Would you tally how many lines in the records include the word "constraint"? Reply with the number only.

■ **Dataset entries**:
*** Begin section ***
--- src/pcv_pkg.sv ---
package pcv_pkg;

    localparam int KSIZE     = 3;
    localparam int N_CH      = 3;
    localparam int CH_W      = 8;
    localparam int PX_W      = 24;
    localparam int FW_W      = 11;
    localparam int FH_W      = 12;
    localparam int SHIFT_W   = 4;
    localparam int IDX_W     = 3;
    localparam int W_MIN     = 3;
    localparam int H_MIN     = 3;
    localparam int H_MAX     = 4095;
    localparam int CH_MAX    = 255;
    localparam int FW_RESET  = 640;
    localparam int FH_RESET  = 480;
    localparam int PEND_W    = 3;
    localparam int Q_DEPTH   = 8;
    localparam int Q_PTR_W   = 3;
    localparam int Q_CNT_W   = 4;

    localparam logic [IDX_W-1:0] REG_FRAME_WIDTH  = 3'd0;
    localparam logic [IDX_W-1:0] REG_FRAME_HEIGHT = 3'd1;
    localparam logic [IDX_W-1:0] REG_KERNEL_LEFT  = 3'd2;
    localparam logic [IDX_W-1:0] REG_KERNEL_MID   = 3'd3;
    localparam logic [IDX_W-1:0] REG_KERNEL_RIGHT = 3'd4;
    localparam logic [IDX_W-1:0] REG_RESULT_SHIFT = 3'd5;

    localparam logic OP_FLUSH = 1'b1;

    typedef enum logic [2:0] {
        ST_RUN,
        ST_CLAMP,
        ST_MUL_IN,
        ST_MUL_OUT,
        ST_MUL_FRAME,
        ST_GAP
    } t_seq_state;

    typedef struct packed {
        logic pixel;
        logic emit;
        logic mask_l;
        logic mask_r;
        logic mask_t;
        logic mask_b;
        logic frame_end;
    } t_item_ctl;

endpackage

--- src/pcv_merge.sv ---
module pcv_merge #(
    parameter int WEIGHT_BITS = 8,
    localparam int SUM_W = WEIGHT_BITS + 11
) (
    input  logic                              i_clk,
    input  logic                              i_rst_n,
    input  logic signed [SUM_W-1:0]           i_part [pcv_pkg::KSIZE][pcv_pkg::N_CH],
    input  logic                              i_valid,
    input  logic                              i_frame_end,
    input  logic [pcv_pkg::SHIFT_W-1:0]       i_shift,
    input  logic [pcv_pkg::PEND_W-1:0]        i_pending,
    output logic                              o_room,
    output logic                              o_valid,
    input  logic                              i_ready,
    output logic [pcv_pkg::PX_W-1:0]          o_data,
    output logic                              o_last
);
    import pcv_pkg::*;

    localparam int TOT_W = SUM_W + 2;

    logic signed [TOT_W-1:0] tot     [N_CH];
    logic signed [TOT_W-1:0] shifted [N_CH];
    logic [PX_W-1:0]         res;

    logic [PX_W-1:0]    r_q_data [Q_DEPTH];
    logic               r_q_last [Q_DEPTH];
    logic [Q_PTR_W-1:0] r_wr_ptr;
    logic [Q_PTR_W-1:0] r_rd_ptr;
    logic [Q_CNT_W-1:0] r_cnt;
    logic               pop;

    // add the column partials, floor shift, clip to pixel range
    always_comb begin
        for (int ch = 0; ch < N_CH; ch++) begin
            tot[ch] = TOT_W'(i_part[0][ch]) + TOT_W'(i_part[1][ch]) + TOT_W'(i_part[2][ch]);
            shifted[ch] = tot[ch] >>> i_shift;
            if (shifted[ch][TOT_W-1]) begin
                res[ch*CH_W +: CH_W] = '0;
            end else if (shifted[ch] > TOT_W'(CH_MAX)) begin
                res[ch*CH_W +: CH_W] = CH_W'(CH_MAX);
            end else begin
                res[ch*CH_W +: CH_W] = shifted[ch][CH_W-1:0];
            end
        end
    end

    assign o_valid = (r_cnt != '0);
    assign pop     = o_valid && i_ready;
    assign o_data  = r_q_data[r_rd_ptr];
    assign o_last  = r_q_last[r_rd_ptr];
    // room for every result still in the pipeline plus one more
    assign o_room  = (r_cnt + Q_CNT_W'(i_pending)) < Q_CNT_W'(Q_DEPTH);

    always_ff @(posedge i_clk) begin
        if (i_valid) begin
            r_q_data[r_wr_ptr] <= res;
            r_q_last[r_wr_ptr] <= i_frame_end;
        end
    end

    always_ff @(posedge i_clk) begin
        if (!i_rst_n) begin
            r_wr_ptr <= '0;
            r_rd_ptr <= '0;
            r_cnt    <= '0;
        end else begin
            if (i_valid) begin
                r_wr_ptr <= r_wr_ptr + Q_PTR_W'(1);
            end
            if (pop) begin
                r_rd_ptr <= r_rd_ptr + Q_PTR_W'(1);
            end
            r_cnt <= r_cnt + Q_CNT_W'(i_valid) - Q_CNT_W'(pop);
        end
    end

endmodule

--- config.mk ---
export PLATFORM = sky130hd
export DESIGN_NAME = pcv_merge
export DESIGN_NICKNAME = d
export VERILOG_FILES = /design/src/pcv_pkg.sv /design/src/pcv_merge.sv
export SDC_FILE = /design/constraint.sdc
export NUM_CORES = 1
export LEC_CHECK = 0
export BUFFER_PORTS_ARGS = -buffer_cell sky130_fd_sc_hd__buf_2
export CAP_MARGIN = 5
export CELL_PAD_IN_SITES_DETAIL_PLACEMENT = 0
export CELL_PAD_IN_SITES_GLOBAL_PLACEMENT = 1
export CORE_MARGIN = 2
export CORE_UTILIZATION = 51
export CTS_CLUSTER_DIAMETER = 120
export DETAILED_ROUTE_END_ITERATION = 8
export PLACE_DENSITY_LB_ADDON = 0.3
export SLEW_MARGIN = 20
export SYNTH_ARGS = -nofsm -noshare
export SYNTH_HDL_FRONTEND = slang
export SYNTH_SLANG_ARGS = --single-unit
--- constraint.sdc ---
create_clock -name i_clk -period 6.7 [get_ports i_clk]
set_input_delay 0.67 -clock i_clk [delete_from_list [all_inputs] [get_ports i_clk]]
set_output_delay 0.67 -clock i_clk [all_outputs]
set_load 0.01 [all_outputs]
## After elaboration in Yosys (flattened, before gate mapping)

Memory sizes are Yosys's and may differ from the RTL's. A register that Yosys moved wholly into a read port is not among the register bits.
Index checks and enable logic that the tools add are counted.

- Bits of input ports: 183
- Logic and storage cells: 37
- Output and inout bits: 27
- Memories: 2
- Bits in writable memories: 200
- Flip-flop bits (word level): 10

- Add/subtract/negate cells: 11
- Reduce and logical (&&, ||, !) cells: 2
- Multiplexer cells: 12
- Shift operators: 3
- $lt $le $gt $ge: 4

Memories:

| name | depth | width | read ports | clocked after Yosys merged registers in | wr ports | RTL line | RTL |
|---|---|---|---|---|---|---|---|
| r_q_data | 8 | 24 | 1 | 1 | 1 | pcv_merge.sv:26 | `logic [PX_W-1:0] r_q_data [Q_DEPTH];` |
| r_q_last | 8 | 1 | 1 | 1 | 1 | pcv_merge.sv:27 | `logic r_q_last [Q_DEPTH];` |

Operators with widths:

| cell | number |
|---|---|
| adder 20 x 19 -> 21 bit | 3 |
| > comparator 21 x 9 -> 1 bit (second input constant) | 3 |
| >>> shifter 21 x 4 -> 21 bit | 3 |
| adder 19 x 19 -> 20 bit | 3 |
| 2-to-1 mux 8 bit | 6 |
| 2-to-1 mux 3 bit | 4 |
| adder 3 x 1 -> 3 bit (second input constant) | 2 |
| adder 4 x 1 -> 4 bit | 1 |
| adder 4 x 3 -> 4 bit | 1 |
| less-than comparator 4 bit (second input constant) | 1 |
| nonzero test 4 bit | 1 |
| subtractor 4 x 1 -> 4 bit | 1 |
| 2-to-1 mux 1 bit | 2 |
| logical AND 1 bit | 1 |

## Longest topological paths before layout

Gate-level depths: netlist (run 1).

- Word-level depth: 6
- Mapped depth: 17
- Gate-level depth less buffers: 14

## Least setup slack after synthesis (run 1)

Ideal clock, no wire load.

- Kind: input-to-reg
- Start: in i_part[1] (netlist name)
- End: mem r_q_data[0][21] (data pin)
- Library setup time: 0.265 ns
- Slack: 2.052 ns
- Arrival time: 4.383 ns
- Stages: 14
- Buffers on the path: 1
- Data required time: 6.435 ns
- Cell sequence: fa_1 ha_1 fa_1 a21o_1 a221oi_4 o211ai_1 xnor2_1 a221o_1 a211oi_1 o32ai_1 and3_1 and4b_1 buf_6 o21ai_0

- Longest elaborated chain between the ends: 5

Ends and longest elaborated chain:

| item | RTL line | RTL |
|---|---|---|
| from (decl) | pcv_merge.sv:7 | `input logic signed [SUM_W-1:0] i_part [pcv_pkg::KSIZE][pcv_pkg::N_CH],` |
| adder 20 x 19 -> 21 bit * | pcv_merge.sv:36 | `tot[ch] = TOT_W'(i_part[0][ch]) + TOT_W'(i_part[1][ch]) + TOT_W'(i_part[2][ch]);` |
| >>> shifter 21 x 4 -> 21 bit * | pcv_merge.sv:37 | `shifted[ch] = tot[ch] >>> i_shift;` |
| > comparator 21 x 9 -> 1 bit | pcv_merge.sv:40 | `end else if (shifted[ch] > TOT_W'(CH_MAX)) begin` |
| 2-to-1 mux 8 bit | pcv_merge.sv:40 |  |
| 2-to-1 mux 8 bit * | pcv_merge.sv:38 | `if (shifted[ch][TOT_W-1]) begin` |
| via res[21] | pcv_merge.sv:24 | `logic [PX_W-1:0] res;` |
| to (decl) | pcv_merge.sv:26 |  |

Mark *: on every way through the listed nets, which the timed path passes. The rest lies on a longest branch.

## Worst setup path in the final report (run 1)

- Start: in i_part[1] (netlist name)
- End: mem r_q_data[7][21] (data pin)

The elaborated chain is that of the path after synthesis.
*** End section ***
*** Begin section ***
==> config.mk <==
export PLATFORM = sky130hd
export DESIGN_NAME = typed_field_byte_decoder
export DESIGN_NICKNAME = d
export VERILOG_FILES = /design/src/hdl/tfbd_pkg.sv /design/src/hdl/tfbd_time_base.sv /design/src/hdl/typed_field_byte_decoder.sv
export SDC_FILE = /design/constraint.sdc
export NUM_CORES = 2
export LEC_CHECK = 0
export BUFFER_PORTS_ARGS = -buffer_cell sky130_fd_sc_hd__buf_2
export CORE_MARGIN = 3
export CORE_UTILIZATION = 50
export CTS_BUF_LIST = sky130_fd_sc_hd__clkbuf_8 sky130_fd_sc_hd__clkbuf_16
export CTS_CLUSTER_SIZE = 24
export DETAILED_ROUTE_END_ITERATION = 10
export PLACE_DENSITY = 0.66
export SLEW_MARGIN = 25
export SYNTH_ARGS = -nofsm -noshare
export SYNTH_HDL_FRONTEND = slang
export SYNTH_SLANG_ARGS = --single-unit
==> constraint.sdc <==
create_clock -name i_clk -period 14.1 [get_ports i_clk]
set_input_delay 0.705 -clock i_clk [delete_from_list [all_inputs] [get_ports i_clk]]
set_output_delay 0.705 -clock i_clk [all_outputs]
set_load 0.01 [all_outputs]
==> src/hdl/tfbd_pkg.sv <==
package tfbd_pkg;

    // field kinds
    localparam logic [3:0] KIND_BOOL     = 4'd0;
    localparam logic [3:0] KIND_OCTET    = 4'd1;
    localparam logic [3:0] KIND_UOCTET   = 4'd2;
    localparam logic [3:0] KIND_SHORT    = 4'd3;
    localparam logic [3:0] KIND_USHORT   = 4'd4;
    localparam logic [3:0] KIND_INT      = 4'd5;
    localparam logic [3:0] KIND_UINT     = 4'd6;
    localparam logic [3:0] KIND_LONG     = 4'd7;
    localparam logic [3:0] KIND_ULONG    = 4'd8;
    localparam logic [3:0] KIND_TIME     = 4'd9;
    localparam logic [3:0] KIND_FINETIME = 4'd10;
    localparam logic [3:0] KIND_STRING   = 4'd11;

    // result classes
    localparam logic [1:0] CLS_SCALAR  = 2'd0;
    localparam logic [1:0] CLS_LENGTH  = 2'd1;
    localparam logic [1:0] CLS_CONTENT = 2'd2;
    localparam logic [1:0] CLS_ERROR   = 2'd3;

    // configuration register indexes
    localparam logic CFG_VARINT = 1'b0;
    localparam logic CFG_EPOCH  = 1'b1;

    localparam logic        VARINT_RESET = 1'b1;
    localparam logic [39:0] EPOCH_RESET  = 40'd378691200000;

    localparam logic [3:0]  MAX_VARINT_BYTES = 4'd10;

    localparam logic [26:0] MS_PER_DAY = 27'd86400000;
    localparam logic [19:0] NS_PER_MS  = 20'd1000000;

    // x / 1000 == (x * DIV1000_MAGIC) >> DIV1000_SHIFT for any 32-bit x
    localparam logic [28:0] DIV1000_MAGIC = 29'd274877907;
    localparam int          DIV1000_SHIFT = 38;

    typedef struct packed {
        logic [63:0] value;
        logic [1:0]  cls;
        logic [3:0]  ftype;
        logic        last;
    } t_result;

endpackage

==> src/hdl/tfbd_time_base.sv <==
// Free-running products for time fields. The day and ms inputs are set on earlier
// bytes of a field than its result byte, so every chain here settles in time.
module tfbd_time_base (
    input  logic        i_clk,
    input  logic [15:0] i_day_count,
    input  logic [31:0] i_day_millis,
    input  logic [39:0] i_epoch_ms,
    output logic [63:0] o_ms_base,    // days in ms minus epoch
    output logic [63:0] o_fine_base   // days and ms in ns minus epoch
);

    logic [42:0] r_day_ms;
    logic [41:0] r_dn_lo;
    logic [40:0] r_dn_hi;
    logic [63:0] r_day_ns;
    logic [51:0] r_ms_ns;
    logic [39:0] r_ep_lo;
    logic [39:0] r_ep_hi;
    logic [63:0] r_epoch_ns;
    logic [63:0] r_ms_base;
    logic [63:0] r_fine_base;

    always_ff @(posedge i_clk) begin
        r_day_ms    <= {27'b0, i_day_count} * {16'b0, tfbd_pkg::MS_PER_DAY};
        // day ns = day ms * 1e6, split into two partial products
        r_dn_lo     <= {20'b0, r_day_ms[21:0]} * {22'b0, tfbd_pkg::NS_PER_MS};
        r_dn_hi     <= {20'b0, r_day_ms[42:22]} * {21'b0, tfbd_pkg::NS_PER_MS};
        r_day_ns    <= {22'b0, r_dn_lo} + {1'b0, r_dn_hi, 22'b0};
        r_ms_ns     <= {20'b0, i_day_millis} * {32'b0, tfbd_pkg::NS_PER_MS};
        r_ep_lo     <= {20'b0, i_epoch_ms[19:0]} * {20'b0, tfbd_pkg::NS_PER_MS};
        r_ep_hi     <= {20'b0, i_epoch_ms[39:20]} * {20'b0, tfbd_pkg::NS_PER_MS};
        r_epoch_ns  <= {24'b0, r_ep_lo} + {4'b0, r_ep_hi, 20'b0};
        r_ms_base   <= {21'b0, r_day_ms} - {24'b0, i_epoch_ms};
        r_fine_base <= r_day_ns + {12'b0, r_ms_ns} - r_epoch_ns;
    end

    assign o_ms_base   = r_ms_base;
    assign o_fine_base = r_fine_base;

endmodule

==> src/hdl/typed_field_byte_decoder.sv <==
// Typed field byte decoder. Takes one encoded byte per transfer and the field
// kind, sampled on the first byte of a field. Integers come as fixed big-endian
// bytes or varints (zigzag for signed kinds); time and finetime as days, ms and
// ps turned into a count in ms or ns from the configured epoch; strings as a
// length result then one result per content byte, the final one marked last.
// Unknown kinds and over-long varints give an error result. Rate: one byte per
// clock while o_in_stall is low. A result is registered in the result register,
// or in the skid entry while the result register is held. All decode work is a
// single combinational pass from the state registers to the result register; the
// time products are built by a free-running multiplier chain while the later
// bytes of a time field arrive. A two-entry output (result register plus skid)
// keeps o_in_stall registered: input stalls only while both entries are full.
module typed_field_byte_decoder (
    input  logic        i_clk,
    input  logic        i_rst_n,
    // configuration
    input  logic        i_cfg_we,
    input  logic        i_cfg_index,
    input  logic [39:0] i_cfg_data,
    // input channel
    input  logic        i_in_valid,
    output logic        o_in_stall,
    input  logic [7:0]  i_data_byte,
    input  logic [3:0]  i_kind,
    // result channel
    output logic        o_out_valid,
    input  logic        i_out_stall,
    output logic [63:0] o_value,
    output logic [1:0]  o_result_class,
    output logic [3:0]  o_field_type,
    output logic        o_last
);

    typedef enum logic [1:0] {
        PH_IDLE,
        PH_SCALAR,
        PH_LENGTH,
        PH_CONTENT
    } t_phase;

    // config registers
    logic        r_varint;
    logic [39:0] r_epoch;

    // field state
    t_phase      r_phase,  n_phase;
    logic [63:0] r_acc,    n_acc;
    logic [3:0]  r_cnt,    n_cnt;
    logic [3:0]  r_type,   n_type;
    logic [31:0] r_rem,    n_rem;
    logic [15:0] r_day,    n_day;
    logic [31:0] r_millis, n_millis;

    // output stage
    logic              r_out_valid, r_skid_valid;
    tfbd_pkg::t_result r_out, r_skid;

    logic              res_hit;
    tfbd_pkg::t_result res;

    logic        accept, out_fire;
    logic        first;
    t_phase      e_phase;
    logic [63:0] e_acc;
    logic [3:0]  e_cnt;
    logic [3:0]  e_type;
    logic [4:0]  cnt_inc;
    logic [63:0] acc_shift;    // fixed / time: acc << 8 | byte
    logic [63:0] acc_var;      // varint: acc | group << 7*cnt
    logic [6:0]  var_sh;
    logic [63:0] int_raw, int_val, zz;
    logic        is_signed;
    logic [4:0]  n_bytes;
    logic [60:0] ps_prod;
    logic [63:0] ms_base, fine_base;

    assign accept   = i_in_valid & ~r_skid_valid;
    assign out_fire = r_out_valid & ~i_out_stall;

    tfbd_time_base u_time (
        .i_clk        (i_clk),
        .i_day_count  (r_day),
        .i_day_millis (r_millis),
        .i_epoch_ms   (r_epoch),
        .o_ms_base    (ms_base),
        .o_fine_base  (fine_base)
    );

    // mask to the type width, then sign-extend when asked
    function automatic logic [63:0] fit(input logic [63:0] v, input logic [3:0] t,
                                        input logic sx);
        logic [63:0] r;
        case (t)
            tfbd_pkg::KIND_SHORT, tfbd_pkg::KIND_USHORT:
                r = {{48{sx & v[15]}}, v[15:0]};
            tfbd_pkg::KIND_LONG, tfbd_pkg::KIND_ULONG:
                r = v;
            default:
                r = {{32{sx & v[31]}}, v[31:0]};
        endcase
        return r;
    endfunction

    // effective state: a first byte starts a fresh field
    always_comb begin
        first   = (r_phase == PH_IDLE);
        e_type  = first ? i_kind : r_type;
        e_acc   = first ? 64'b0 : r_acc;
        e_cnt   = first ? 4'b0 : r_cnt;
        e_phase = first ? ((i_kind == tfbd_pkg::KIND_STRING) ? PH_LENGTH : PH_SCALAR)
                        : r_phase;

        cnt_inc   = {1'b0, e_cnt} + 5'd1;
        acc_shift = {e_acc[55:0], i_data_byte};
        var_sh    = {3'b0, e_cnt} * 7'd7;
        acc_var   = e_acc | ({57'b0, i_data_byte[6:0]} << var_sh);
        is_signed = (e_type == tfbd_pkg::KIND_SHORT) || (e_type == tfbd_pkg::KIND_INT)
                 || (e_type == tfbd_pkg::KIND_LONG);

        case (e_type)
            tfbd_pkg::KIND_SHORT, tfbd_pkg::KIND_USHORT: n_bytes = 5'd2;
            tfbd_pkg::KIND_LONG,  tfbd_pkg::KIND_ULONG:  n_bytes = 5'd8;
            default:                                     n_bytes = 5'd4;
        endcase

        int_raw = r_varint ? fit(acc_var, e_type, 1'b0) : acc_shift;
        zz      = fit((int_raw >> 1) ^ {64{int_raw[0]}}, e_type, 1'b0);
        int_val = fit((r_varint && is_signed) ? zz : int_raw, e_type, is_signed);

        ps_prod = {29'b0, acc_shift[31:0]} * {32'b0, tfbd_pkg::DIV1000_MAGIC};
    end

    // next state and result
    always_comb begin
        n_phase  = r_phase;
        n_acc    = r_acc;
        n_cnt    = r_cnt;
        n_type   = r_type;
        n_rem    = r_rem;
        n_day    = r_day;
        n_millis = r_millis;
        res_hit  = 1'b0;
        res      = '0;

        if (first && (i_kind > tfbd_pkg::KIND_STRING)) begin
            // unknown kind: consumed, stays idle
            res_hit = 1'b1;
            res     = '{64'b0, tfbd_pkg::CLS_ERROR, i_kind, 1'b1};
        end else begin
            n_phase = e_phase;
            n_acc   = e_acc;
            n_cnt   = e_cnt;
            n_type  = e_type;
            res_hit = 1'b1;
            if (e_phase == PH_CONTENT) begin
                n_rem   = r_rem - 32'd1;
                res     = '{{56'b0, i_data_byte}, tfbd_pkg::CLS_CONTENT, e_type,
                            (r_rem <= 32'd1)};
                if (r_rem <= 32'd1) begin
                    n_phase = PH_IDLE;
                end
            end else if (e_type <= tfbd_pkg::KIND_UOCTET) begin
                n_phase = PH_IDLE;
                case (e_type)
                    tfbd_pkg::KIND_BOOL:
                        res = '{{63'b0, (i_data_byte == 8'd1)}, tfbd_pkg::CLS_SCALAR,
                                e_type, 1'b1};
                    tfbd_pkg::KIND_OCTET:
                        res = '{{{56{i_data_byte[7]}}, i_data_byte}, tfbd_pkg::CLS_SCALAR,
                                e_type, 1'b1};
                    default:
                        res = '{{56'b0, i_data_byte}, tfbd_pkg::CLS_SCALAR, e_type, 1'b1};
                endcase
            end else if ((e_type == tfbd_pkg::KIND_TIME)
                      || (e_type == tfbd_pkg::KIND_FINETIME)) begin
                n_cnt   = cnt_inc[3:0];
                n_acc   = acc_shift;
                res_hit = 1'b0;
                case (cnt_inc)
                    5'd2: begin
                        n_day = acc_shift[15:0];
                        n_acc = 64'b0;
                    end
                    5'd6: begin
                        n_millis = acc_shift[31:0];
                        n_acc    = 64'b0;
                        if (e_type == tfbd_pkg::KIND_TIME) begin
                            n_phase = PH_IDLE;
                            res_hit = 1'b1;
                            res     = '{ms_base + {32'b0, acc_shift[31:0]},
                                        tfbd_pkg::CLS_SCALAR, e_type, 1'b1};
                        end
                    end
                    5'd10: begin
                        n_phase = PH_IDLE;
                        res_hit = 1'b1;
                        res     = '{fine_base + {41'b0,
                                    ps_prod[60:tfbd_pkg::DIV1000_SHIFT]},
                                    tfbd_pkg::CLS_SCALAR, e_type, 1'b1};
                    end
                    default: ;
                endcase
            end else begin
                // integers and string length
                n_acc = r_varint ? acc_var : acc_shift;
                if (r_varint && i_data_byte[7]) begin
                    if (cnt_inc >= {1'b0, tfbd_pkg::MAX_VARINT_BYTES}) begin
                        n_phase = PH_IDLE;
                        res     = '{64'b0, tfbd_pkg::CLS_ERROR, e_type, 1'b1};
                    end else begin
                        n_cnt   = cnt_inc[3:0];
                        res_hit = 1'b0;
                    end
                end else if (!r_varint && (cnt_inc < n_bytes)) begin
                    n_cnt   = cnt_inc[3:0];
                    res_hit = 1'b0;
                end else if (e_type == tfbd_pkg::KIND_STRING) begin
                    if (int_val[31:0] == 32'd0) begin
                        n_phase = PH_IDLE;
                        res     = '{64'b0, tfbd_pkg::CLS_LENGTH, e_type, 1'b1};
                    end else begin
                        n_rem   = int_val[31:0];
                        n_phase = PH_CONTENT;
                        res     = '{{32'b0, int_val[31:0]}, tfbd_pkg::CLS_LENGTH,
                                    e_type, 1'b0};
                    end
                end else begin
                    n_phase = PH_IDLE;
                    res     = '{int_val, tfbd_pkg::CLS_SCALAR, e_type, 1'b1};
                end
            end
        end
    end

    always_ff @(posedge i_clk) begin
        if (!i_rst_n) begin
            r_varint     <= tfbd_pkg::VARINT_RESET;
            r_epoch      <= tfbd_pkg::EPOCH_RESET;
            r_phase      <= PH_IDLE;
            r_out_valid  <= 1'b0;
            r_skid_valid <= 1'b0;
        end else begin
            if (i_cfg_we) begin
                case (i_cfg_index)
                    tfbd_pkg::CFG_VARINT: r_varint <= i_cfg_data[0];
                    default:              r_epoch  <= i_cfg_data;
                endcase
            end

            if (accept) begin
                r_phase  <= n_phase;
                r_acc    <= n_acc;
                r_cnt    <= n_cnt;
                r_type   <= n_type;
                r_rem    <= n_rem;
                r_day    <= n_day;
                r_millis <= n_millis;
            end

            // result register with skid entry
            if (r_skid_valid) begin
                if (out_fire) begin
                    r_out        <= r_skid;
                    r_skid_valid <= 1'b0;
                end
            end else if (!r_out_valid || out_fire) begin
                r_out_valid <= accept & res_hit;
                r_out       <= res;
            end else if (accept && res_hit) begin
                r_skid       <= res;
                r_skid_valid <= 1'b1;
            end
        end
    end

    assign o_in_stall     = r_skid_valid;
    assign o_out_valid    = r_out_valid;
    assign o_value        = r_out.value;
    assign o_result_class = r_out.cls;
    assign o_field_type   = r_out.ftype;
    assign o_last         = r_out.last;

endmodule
*** End section ***
■ **RESULT FOR THIS EXERCISE**:
4